Work instructions:
Only one stretch of the data below should be repeated: the lines from the line containing "reports/results.tsv, run 1" through the line containing "(Power assumes the", inclusive, exactly as they are.

Dataset excerpts:

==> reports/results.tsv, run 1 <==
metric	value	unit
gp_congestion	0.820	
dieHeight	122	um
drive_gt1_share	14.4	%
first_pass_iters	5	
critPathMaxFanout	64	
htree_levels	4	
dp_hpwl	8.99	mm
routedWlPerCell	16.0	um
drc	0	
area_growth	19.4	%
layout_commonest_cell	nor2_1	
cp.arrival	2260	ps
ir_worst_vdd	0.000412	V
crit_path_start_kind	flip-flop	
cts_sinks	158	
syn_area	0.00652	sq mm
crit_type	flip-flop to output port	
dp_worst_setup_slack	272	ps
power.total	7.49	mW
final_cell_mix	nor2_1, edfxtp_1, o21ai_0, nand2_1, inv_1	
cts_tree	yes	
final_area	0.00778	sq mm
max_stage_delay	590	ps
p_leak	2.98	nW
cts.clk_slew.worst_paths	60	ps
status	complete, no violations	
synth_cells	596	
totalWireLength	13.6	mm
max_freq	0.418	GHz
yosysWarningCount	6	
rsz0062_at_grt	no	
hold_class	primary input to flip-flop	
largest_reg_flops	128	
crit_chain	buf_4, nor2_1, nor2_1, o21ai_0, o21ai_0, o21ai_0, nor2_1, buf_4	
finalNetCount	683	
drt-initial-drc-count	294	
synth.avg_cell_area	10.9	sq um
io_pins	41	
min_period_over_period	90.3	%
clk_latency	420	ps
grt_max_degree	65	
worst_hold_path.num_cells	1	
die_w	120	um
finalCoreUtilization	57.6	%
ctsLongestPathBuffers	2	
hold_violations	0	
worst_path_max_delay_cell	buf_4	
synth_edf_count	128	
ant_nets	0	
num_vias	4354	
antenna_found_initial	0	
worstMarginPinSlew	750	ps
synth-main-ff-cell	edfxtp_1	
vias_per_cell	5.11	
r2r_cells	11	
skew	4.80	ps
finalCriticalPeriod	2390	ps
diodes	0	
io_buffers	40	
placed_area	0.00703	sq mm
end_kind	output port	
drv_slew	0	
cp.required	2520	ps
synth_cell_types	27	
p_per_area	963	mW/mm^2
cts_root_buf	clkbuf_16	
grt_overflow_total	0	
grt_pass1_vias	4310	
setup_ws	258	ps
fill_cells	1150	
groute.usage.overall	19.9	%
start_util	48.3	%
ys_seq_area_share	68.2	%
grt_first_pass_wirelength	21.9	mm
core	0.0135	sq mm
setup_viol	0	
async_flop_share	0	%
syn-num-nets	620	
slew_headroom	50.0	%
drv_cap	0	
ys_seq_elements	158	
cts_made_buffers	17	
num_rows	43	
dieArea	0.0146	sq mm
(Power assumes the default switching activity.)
==
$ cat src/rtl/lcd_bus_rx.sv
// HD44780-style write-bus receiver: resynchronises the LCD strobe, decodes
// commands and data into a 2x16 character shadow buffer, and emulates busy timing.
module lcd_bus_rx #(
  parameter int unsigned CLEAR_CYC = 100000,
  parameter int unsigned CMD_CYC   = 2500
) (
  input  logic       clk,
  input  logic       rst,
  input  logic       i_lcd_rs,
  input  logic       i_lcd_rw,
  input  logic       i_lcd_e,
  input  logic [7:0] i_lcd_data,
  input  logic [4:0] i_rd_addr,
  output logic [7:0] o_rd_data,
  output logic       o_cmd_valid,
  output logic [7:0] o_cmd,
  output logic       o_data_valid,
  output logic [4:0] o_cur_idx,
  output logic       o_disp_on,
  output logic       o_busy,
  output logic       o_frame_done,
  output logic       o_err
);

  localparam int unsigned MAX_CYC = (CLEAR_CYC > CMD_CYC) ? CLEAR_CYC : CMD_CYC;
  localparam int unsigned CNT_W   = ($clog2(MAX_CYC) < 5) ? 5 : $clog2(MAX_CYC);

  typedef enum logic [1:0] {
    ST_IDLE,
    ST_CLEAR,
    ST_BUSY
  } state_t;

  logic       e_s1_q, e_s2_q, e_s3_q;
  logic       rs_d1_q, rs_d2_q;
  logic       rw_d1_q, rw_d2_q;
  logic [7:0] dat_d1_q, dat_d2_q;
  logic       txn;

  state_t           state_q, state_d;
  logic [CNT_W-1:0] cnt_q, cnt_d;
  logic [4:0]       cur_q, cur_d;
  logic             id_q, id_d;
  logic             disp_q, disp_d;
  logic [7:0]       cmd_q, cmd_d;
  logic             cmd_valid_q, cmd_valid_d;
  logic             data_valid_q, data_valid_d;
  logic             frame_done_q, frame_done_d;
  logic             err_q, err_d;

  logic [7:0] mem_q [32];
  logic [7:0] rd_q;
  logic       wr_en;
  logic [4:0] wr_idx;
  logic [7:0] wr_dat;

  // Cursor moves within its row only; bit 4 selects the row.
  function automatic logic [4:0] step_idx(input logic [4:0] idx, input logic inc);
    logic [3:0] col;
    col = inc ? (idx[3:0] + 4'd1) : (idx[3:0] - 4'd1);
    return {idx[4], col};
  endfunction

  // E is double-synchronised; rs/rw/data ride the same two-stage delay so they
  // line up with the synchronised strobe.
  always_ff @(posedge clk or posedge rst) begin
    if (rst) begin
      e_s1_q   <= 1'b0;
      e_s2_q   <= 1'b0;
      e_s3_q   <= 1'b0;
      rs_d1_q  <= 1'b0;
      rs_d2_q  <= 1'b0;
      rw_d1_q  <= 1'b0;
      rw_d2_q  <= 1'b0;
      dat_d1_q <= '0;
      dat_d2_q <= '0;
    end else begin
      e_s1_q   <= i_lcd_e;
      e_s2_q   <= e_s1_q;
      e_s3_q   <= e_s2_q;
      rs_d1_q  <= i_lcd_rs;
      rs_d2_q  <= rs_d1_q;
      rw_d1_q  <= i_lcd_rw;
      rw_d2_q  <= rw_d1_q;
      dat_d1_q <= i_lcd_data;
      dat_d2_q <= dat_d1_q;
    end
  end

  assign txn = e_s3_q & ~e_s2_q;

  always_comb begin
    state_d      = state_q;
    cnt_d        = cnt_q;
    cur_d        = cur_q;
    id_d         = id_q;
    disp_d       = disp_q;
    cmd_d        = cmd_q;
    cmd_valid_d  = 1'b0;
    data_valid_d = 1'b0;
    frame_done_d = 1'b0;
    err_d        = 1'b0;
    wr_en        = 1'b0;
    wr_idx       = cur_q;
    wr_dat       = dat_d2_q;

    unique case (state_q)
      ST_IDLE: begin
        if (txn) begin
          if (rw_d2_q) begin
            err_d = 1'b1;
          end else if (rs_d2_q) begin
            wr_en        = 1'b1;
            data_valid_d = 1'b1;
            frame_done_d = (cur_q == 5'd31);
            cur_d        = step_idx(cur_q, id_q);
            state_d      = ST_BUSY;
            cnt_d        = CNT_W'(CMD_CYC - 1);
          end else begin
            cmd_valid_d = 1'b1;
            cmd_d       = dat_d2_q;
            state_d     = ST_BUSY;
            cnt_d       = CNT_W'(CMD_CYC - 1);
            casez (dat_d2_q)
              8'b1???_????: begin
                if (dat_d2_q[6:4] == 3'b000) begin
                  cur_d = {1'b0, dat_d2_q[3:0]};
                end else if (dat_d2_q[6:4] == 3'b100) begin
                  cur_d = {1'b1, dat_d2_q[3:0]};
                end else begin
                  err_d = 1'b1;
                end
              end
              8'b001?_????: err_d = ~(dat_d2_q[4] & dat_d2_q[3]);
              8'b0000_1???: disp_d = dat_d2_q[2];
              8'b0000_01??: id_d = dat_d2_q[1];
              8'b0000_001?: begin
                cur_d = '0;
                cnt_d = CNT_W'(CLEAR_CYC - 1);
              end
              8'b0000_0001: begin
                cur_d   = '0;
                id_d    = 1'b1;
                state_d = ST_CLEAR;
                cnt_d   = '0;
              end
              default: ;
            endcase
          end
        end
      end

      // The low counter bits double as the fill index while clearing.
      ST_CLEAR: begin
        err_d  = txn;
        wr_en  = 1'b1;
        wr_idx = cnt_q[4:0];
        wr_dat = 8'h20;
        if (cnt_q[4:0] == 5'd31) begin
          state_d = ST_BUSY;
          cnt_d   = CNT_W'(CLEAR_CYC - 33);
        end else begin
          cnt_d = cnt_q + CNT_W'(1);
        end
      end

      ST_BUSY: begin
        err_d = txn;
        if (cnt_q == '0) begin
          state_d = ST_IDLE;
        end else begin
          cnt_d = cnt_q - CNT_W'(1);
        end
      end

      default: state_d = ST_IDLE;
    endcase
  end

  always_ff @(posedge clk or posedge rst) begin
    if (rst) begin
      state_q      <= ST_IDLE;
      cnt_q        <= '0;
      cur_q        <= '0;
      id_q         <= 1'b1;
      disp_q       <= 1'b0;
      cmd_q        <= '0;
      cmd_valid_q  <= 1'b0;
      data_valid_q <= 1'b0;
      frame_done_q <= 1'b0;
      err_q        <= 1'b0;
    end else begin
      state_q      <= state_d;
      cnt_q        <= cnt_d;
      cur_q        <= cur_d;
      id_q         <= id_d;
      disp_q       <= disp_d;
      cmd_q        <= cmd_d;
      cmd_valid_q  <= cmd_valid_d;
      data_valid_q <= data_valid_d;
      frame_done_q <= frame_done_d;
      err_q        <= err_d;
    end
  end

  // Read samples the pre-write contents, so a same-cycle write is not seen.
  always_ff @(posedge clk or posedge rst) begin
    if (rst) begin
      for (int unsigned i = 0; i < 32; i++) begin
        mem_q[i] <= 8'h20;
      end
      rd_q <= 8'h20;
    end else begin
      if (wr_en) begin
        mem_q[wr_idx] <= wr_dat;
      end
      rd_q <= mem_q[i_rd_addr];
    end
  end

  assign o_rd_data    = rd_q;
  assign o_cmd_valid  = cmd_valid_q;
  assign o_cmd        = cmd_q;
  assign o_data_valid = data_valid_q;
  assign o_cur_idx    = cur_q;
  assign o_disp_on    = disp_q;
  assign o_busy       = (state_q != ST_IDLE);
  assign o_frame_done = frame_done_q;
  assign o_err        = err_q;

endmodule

Result:
==> reports/results.tsv, run 1 <==
metric	value	unit
gp_congestion	0.820	
dieHeight	122	um
drive_gt1_share	14.4	%
first_pass_iters	5	
critPathMaxFanout	64	
htree_levels	4	
dp_hpwl	8.99	mm
routedWlPerCell	16.0	um
drc	0	
area_growth	19.4	%
layout_commonest_cell	nor2_1	
cp.arrival	2260	ps
ir_worst_vdd	0.000412	V
crit_path_start_kind	flip-flop	
cts_sinks	158	
syn_area	0.00652	sq mm
crit_type	flip-flop to output port	
dp_worst_setup_slack	272	ps
power.total	7.49	mW
final_cell_mix	nor2_1, edfxtp_1, o21ai_0, nand2_1, inv_1	
cts_tree	yes	
final_area	0.00778	sq mm
max_stage_delay	590	ps
p_leak	2.98	nW
cts.clk_slew.worst_paths	60	ps
status	complete, no violations	
synth_cells	596	
totalWireLength	13.6	mm
max_freq	0.418	GHz
yosysWarningCount	6	
rsz0062_at_grt	no	
hold_class	primary input to flip-flop	
largest_reg_flops	128	
crit_chain	buf_4, nor2_1, nor2_1, o21ai_0, o21ai_0, o21ai_0, nor2_1, buf_4	
finalNetCount	683	
drt-initial-drc-count	294	
synth.avg_cell_area	10.9	sq um
io_pins	41	
min_period_over_period	90.3	%
clk_latency	420	ps
grt_max_degree	65	
worst_hold_path.num_cells	1	
die_w	120	um
finalCoreUtilization	57.6	%
ctsLongestPathBuffers	2	
hold_violations	0	
worst_path_max_delay_cell	buf_4	
synth_edf_count	128	
ant_nets	0	
num_vias	4354	
antenna_found_initial	0	
worstMarginPinSlew	750	ps
synth-main-ff-cell	edfxtp_1	
vias_per_cell	5.11	
r2r_cells	11	
skew	4.80	ps
finalCriticalPeriod	2390	ps
diodes	0	
io_buffers	40	
placed_area	0.00703	sq mm
end_kind	output port	
drv_slew	0	
cp.required	2520	ps
synth_cell_types	27	
p_per_area	963	mW/mm^2
cts_root_buf	clkbuf_16	
grt_overflow_total	0	
grt_pass1_vias	4310	
setup_ws	258	ps
fill_cells	1150	
groute.usage.overall	19.9	%
start_util	48.3	%
ys_seq_area_share	68.2	%
grt_first_pass_wirelength	21.9	mm
core	0.0135	sq mm
setup_viol	0	
async_flop_share	0	%
syn-num-nets	620	
slew_headroom	50.0	%
drv_cap	0	
ys_seq_elements	158	
cts_made_buffers	17	
num_rows	43	
dieArea	0.0146	sq mm
(Power assumes the default switching activity.)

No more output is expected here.